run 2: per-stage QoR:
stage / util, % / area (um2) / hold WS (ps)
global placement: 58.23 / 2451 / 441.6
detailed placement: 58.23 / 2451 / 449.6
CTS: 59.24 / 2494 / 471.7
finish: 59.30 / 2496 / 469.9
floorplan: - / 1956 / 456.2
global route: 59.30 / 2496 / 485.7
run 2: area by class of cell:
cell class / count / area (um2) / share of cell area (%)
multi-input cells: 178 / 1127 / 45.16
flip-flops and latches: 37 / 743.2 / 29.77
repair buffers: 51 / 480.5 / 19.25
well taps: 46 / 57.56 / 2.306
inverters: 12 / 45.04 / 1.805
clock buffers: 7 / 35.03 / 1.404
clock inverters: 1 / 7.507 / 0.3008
$ cat config.mk
export PLATFORM = sky130hd
export DESIGN_NAME = locked_core_sched_flat
export DESIGN_NICKNAME = d
export VERILOG_FILES = /design/src/rtl/locked_core_sched_if.sv /design/src/rtl/locked_core_sched.sv /design/src/flat_wrapper.sv
export SDC_FILE = /design/constraint.sdc
export NUM_CORES = 1
export LEC_CHECK = 0
export ABC_AREA = 1
export CAP_MARGIN = 20
export CORE_UTILIZATION = 25
export DETAILED_ROUTE_END_ITERATION = 6
export DONT_BUFFER_PORTS = 1
export GPL_TIMING_DRIVEN = 0
export PLACE_DENSITY_LB_ADDON = 0.08
export SLEW_MARGIN = 30
export SYNTH_ARGS = -nofsm -noshare
export SYNTH_HDL_FRONTEND = slang
export SYNTH_SLANG_ARGS = --single-unit
$ cat constraint.sdc
create_clock -name clk -period 3.71 [get_ports clk]
set_input_delay 0.742 -clock clk [delete_from_list [all_inputs] [get_ports clk]]
set_output_delay 0.742 -clock clk [all_outputs]
set_load 0.01 [all_outputs]
$ cat src/rtl/locked_core_sched_if.sv
// Signal bundle between locked_core_sched, its two requesters, the key source
// and the external key-locked c1355 core.
interface locked_core_sched_if #(
    parameter int IN_W  = 41,
    parameter int OUT_W = 32,
    parameter int KEY_W = 8
);
    logic             key_wr;
    logic [KEY_W-1:0] key_data;
    logic             key_clr;
    logic             key_ok;
    logic [1:0]       req;
    logic [IN_W-1:0]  req_vec0;
    logic [IN_W-1:0]  req_vec1;
    logic [1:0]       ack;
    logic [IN_W-1:0]  core_in;
    logic [KEY_W-1:0] core_key;
    logic [OUT_W-1:0] core_out;
    logic             resp_valid;
    logic [OUT_W-1:0] resp_data;
    logic             resp_id;
    logic             busy;

    modport slave (
        input  key_wr, key_data, key_clr, req, req_vec0, req_vec1, core_out,
        output key_ok, ack, core_in, core_key, resp_valid, resp_data, resp_id, busy
    );

    modport master (
        output key_wr, key_data, key_clr, req, req_vec0, req_vec1, core_out,
        input  key_ok, ack, core_in, core_key, resp_valid, resp_data, resp_id, busy
    );
endinterface

$ cat src/rtl/locked_core_sched.sv
// Sequencer for the key-locked c1355 core: holds the key, round-robin arbitrates
// two requesters, holds the core inputs for SETTLE_CYC cycles and returns the result.
module locked_core_sched #(
    parameter int IN_W       = 41,
    parameter int OUT_W      = 32,
    parameter int KEY_W      = 8,
    parameter int SETTLE_CYC = 2    // legal range 1..15, fits the 4-bit counter
) (
    input logic                clk,
    input logic                rst,
    locked_core_sched_if.slave bus
);
    localparam int CNT_W = 4;

    typedef enum logic [1:0] {
        S_IDLE,
        S_SETTLE,
        S_CAPTURE
    } state_e;

    state_e           state_q;
    logic [KEY_W-1:0] key_q;
    logic             key_ok_q;
    logic [KEY_W-1:0] core_key_q;
    logic [IN_W-1:0]  core_in_q;
    logic [CNT_W-1:0] cnt_q;
    logic [1:0]       ack_q;
    logic             id_q;
    logic             rr_ptr_q;
    logic             busy_q;
    logic             resp_valid_q;
    logic             resp_id_q;
    logic [OUT_W-1:0] resp_data_q;

    logic             grant_d;
    logic             grant_id_d;
    logic [KEY_W-1:0] key_d;

    always_comb begin
        grant_d    = (state_q == S_IDLE) && key_ok_q && (bus.req != 2'b00) && !bus.key_clr;
        grant_id_d = (bus.req == 2'b11) ? rr_ptr_q : bus.req[1];
        // A key written in the same IDLE cycle as a grant is the one the core sees.
        key_d      = ((state_q == S_IDLE) && bus.key_wr) ? bus.key_data : key_q;
    end

    // NOTE: all state below uses non-blocking assignments so every register
    // samples the pre-edge values, independent of statement order.
    always_ff @(posedge clk or posedge rst) begin
        if (rst) begin
            state_q      <= S_IDLE;
            key_q        <= '0;
            key_ok_q     <= 1'b0;
            core_key_q   <= '0;
            core_in_q    <= '0;
            cnt_q        <= '0;
            ack_q        <= '0;
            id_q         <= 1'b0;
            rr_ptr_q     <= 1'b0;
            busy_q       <= 1'b0;
            resp_valid_q <= 1'b0;
            resp_id_q    <= 1'b0;
            resp_data_q  <= '0;
        end else begin
            // NOTE: pulse outputs default low here, so each branch only raises them.
            ack_q        <= '0;
            resp_valid_q <= 1'b0;
            if (bus.key_clr) begin
                key_q      <= '0;
                key_ok_q   <= 1'b0;
                core_key_q <= '0;
                core_in_q  <= '0;
                busy_q     <= 1'b0;
                state_q    <= S_IDLE;
            end else begin
                case (state_q)
                    S_IDLE: begin
                        if (bus.key_wr) begin
                            key_q    <= bus.key_data;
                            key_ok_q <= 1'b1;
                        end
                        if (grant_d) begin
                            ack_q      <= grant_id_d ? 2'b10 : 2'b01;
                            core_in_q  <= grant_id_d ? bus.req_vec1 : bus.req_vec0;
                            core_key_q <= key_d;
                            id_q       <= grant_id_d;
                            cnt_q      <= CNT_W'(SETTLE_CYC - 1);
                            busy_q     <= 1'b1;
                            state_q    <= S_SETTLE;
                        end
                    end
                    S_SETTLE: begin
                        if (cnt_q == '0) state_q <= S_CAPTURE;
                        else             cnt_q   <= cnt_q - 1'b1;
                    end
                    S_CAPTURE: begin
                        resp_data_q  <= bus.core_out;
                        resp_id_q    <= id_q;
                        resp_valid_q <= 1'b1;
                        rr_ptr_q     <= ~id_q;
                        core_in_q    <= '0;
                        core_key_q   <= '0;
                        busy_q       <= 1'b0;
                        state_q      <= S_IDLE;
                    end
                    default: state_q <= S_IDLE;
                endcase
            end
        end
    end

    assign bus.key_ok     = key_ok_q;
    assign bus.ack        = ack_q;
    assign bus.core_in    = core_in_q;
    assign bus.core_key   = core_key_q;
    assign bus.resp_valid = resp_valid_q;
    assign bus.resp_data  = resp_data_q;
    assign bus.resp_id    = resp_id_q;
    assign bus.busy       = busy_q;
endmodule
$ cat src/flat_wrapper.sv
// flat-port wrapper written by rule: the top's interface ports become plain ports
module locked_core_sched_flat 
#(
    parameter int IN_W       = 41,
    parameter int OUT_W      = 32,
    parameter int KEY_W      = 8,
    parameter int SETTLE_CYC = 2                                                
)
  (clk, rst, bus_key_wr, bus_key_data, bus_key_clr, bus_req, bus_req_vec0, bus_req_vec1, bus_core_out, bus_key_ok, bus_ack, bus_core_in, bus_core_key, bus_resp_valid, bus_resp_data, bus_resp_id, bus_busy);
  locked_core_sched_if #(.IN_W(IN_W), .OUT_W(OUT_W), .KEY_W(KEY_W)) bus_i ();
  input logic clk;
  input logic rst;
  input wire logic [$bits(bus_i.key_wr)-1:0] bus_key_wr;
  input wire logic [$bits(bus_i.key_data)-1:0] bus_key_data;
  input wire logic [$bits(bus_i.key_clr)-1:0] bus_key_clr;
  input wire logic [$bits(bus_i.req)-1:0] bus_req;
  input wire logic [$bits(bus_i.req_vec0)-1:0] bus_req_vec0;
  input wire logic [$bits(bus_i.req_vec1)-1:0] bus_req_vec1;
  input wire logic [$bits(bus_i.core_out)-1:0] bus_core_out;
  output wire logic [$bits(bus_i.key_ok)-1:0] bus_key_ok;
  output wire logic [$bits(bus_i.ack)-1:0] bus_ack;
  output wire logic [$bits(bus_i.core_in)-1:0] bus_core_in;
  output wire logic [$bits(bus_i.core_key)-1:0] bus_core_key;
  output wire logic [$bits(bus_i.resp_valid)-1:0] bus_resp_valid;
  output wire logic [$bits(bus_i.resp_data)-1:0] bus_resp_data;
  output wire logic [$bits(bus_i.resp_id)-1:0] bus_resp_id;
  output wire logic [$bits(bus_i.busy)-1:0] bus_busy;
  assign bus_i.key_wr = bus_key_wr;
  assign bus_i.key_data = bus_key_data;
  assign bus_i.key_clr = bus_key_clr;
  assign bus_i.req = bus_req;
  assign bus_i.req_vec0 = bus_req_vec0;
  assign bus_i.req_vec1 = bus_req_vec1;
  assign bus_i.core_out = bus_core_out;
  assign bus_key_ok = bus_i.key_ok;
  assign bus_ack = bus_i.ack;
  assign bus_core_in = bus_i.core_in;
  assign bus_core_key = bus_i.core_key;
  assign bus_resp_valid = bus_i.resp_valid;
  assign bus_resp_data = bus_i.resp_data;
  assign bus_resp_id = bus_i.resp_id;
  assign bus_busy = bus_i.busy;
  locked_core_sched #(.IN_W(IN_W), .OUT_W(OUT_W), .KEY_W(KEY_W), .SETTLE_CYC(SETTLE_CYC)) u_core (.clk(clk), .rst(rst), .bus(bus_i));
endmodule
==> metrics.txt <==
# TYPE chip_impl_metric gauge
chip_impl_info{name="result_of_the_run",value="finished clean"} 1
chip_impl_metric{name="synth-seq-area-share",unit="%"} 58.31
chip_impl_metric{name="yosys_warnings",unit=""} 0
chip_impl_metric{name="drcViolationCount",unit=""} 0
chip_impl_metric{name="finish.utilization",unit="%"} 29.26
chip_impl_metric{name="post_route_cells_drive_above_1_share",unit="%"} 6.641
chip_impl_metric{name="synthesis.area",unit="sq um"} 4420
chip_impl_metric{name="critPathArrivalTime",unit="ps"} 2010
chip_impl_metric{name="timing.final.hold_violations",unit=""} 0
chip_impl_info{name="worst_setup_path_end_kind",value="register"} 1
chip_impl_metric{name="first_pass_iters",unit=""} 4
chip_impl_metric{name="number_of_global_route_vias_before_repair",unit=""} 3727
chip_impl_metric{name="grt_first_pass_wirelength",unit="um"} 20540
chip_impl_metric{name="clk_transition_reported_paths",unit="ps"} 70
chip_impl_metric{name="cp_max_fo",unit=""} 10
chip_impl_metric{name="vias_per_cell",unit=""} 4.758
chip_impl_metric{name="globalRoute.totalOverflow",unit=""} 0
chip_impl_metric{name="die-width",unit="um"} 135.0
chip_impl_metric{name="vias",unit=""} 3578
chip_impl_metric{name="max-slew-margin-rel",unit="%"} 60.38
chip_impl_metric{name="p_int",unit="W"} 0.002126
chip_impl_metric{name="timing.max_cap.violations",unit=""} 0
chip_impl_metric{name="dp.cells",unit=""} 736
chip_impl_metric{name="globalRouteTotalUtil",unit="%"} 14.91
chip_impl_metric{name="synthCells",unit=""} 510
chip_impl_metric{name="detail-route-antenna-nets",unit=""} 0
chip_impl_info{name="hold_path.class",value="in -> async"} 1
chip_impl_metric{name="postCtsSetupBuffers",unit=""} 0
chip_impl_metric{name="cts-buffers-inserted",unit=""} 9
chip_impl_metric{name="swShare",unit="%"} 32.47
chip_impl_info{name="grt_setup_unrepaired",value="no"} 1
chip_impl_metric{name="power.static_leakage",unit="nW"} 2.562
chip_impl_info{name="clockRootBuffer",value="clkbuf_16"} 1
chip_impl_metric{name="timing_worst_slew_pin_value",unit="ps"} 594.2
chip_impl_metric{name="pin_count_of_the_biggest_net_entering_global_routing",unit=""} 63
chip_impl_metric{name="clock.fmax",unit="MHz"} 558.5
chip_impl_metric{name="grt_antenna_before_repair",unit=""} 0
chip_impl_metric{name="cp.required",unit="ps"} 3930
chip_impl_metric{name="placementRows",unit=""} 48
chip_impl_metric{name="port_buffers",unit=""} 0
chip_impl_metric{name="netSwitchingPower",unit="W"} 0.001022
chip_impl_metric{name="syn2layout_area_growth",unit="%"} 14.49
chip_impl_metric{name="cts_hold_repair.buffers",unit=""} 0
chip_impl_metric{name="power_frac_clock",unit="%"} 33.1
chip_impl_metric{name="fin_total_pwr",unit="W"} 0.003148
chip_impl_metric{name="ctsLongestPathBuffers",unit=""} 2
chip_impl_metric{name="htree_levels",unit=""} 3
chip_impl_metric{name="power.combinational.fraction",unit="%"} 16.8
chip_impl_metric{name="regToRegSetupSlack",unit="ps"} 1920
chip_impl_metric{name="finalWorstPathRequiredPeriod",unit="ps"} 1791
chip_impl_metric{name="synth_cell_types",unit=""} 18
chip_impl_metric{name="vdd_drop_max",unit="V"} 0.0002079
chip_impl_metric{name="num-fill-cells",unit=""} 1879
chip_impl_metric{name="postRouteWirelength",unit="um"} 13380
chip_impl_metric{name="finalMaxSlewViolations",unit=""} 0
chip_impl_metric{name="clkSinkCount",unit=""} 103
chip_impl_metric{name="mappedNetlistNets",unit=""} 640
chip_impl_metric{name="wl_per_cell",unit="um"} 17.79
chip_impl_metric{name="drt_first_iter_violations",unit=""} 171
chip_impl_info{name="setup.worst_path.class",value="reg -> reg"} 1
chip_impl_metric{name="post_synth.cell_area_avg",unit="sq um"} 8.668
chip_impl_info{name="cts_tree",value="yes"} 1
chip_impl_metric{name="layoutNonFillerInstCount",unit=""} 752
chip_impl_metric{name="sequentialPowerShare",unit="%"} 50.0
chip_impl_metric{name="die-height",unit="um"} 135.0
chip_impl_metric{name="clock_insertion_delay_worst_skew",unit="ps"} 350
chip_impl_info{name="startpoint_type",value="register"} 1
chip_impl_metric{name="dp_hpwl",unit="um"} 9751
chip_impl_metric{name="antenna_cells_inserted",unit=""} 0
chip_impl_metric{name="layout.nets",unit=""} 652
chip_impl_metric{name="design.die.area",unit="sq um"} 18220
chip_impl_metric{name="design.core.area",unit="sq um"} 17300
chip_impl_metric{name="globalplace.congestion",unit=""} 0.6984
chip_impl_metric{name="final_critical_path_share_of_the_clock_period",unit="%"} 48.26
chip_impl_metric{name="timing.clock.skew",unit="ps"} 9.510
chip_impl_metric{name="p_per_cell_area",unit="nW/um^2"} 621.9
chip_impl_metric{name="pin_count",unit=""} 215
chip_impl_metric{name="initial_core_util",unit="%"} 25.56
chip_impl_metric{name="number_of_failing_setup_endpoints_in_the_final_timing_report",unit=""} 0
chip_impl_metric{name="post_cts_gate_resize_count",unit=""} 0
chip_impl_metric{name="ys_ff_latch",unit=""} 103
-- synthesized netlist by cell type, drive strengths merged --
master | n | share of area (%)
nand2 | 195 | 17
nand3 | 138 | 16
dfrtp | 103 | 58
clkbuf | 16 | 1.4
buf | 15 | 3.1
inv | 15 | 1.3
a21oi | 8 | 0.91
nor2 | 6 | 0.74
o21ai | 5 | 0.57
clkinv | 2 | 0.17
ha | 2 | 0.57
xor2 | 2 | 0.40
nor3 | 1 | 0.11
o21a | 1 | 0.17
or2 | 1 | 0.14
-- final timing paths --
kind | startpoint | to | cells past startpoint
min in group clk | bus_core_out[10] | u_core.bus.resp_data[10]$_DFFE_PP0P_ | 2
hold reg to reg | u_core.cnt_q[1]$_DFFE_PP0P_ | u_core.cnt_q[1]$_DFFE_PP0P_ | 2
max in group asynchronous | rst | u_core.cnt_q[3]$_DFFE_PP0P_ | 2
setup / recovery | u_core.rr_ptr_q$_DFFE_PP0P_ | u_core.bus.core_in[30]$_DFFE_PP0P_ | 7
setup reg to reg | u_core.rr_ptr_q$_DFFE_PP0P_ | u_core.bus.core_in[30]$_DFFE_PP0P_ | 7
hold / removal | rst | u_core.bus.resp_data[10]$_DFFE_PP0P_ | 1
-- routing by layer --
| layer | share of wire [%] | routed length [um] | global-route usage, % | up-vias |
|---|---|---|---|---|
| met4 | 1.3 | 174 | 4.682 | 0 |
| met5 | 0 | 0 | 0 | - |
| met2 | 47 | 6272 | 23.54 | 163 |
| li1 | - | - | - | 1682 |
| met1 | 42 | 5564 | 18.93 | 1725 |
| met3 | 10 | 1369 | 5.368 | 8 |
-- registers in the layout, indices dropped and copies added (netlist names) --
signal,flops
u_core.bus.key_ok,1
u_core.bus.resp_id,1
u_core.bus.busy,1
u_core.key_q,8
u_core.state_q,2
u_core.bus.core_in,41
u_core.bus.core_key,8
u_core.bus.resp_valid,1
u_core.bus.resp_data,32
u_core.rr_ptr_q,1
u_core.id_q,1
u_core.cnt_q,4
u_core.bus.ack,2
-- critical path, stage by stage, from the launching register on --
cell and delay [ps]:
dfrtp_1 360, inv_1 70, nand2_1 50, nand2_1 250, clkinv_1 310, clkbuf_1 360
nand3_1 180, nand3_1 90
-- layout make-up --
cell class | instances | area [sq um] | area share (%)
clock buffers | 11 | 242.7 | 4.796
plain buffers | 31 | 197.7 | 3.906
multi-input cells | 359 | 1582 | 31.25
repair buffers | 1 | 27.53 | 0.5439
inverters | 17 | 71.32 | 1.409
well taps | 225 | 281.5 | 5.562
flip-flops and latches | 103 | 2577 | 50.93
clock inverters | 5 | 81.33 | 1.607
-- cell usage in the layout, fill, tap and decap left out, types with 2 or more instances in the layout --
master     count
bufinv_16      2
clkbuf_1      17
inv_1         14
nand2_1      195
xor2_1         2
dfrtp_1      103
buf_2          5
ha_1           2
buf_6         10
nand3_1      138
o21ai_0        5
a21oi_1        8
clkinv_1       2
nor2_1         4
clkbuf_16      9
-- power by group through the flow --
stage	sequential [W]	combinational [W]	clock [W]
final	0.00157	0.000529	0.00104
after global placement	0.00160	0.000529	0
after detailed placement	0.00160	0.000546	0
after floorplan	0.00155	0.000403	0
after CTS	0.00158	0.000546	0.00108
after global routing	0.00160	0.000624	0.00112
-- cell families (layout without fill, tap and decap cells) --
| group | Yosys count | count (layout) | share of synthesized area, % |
|---|---|---|---|
| AOI/OAI and AO/OA | 14 | 14 | 1.642 |
| xor gates and xnor gates | 2 | 2 | 0.3963 |
| adders and majority gates | 2 | 2 | 0.5660 |
| buffers and inverters | 48 | 65 | 5.916 |
| DFF | 103 | 103 | 58.31 |
| and+or+nand+nor | 341 | 341 | 33.17 |
-- metrics by stage --
| stage | TNS (ps) | hold slack, ps | instance area (sq um) | setup slack (ps) |
|---|---|---|---|---|
| floorplan | 0 | 478.3 | 4420 | 264.2 |
| global placement | -125200 | 496.7 | 4702 | -1229 |
| detailed placement | 0 | 504.5 | 4737 | 1485 |
| CTS | 0 | 214.0 | 5061 | 1795 |
| global route | 0 | 220.4 | 5061 | 1700 |
| finish | 0 | 208.2 | 5061 | 1919 |
(Power assumes the default switching activity.)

** EXERCISE DETAILS **
Where the listing above reaches the line that contains "export PLATFORM = sky130hd", start retyping, and finish with the line that contains "set_input_delay 0.742 -clock"; reproduce those lines exactly and no others.

** ANSWER TO THE EXERCISE **
export PLATFORM = sky130hd
export DESIGN_NAME = locked_core_sched_flat
export DESIGN_NICKNAME = d
export VERILOG_FILES = /design/src/rtl/locked_core_sched_if.sv /design/src/rtl/locked_core_sched.sv /design/src/flat_wrapper.sv
export SDC_FILE = /design/constraint.sdc
export NUM_CORES = 1
export LEC_CHECK = 0
export ABC_AREA = 1
export CAP_MARGIN = 20
export CORE_UTILIZATION = 25
export DETAILED_ROUTE_END_ITERATION = 6
export DONT_BUFFER_PORTS = 1
export GPL_TIMING_DRIVEN = 0
export PLACE_DENSITY_LB_ADDON = 0.08
export SLEW_MARGIN = 30
export SYNTH_ARGS = -nofsm -noshare
export SYNTH_HDL_FRONTEND = slang
export SYNTH_SLANG_ARGS = --single-unit
$ cat constraint.sdc
create_clock -name clk -period 3.71 [get_ports clk]
set_input_delay 0.742 -clock clk [delete_from_list [all_inputs] [get_ports clk]]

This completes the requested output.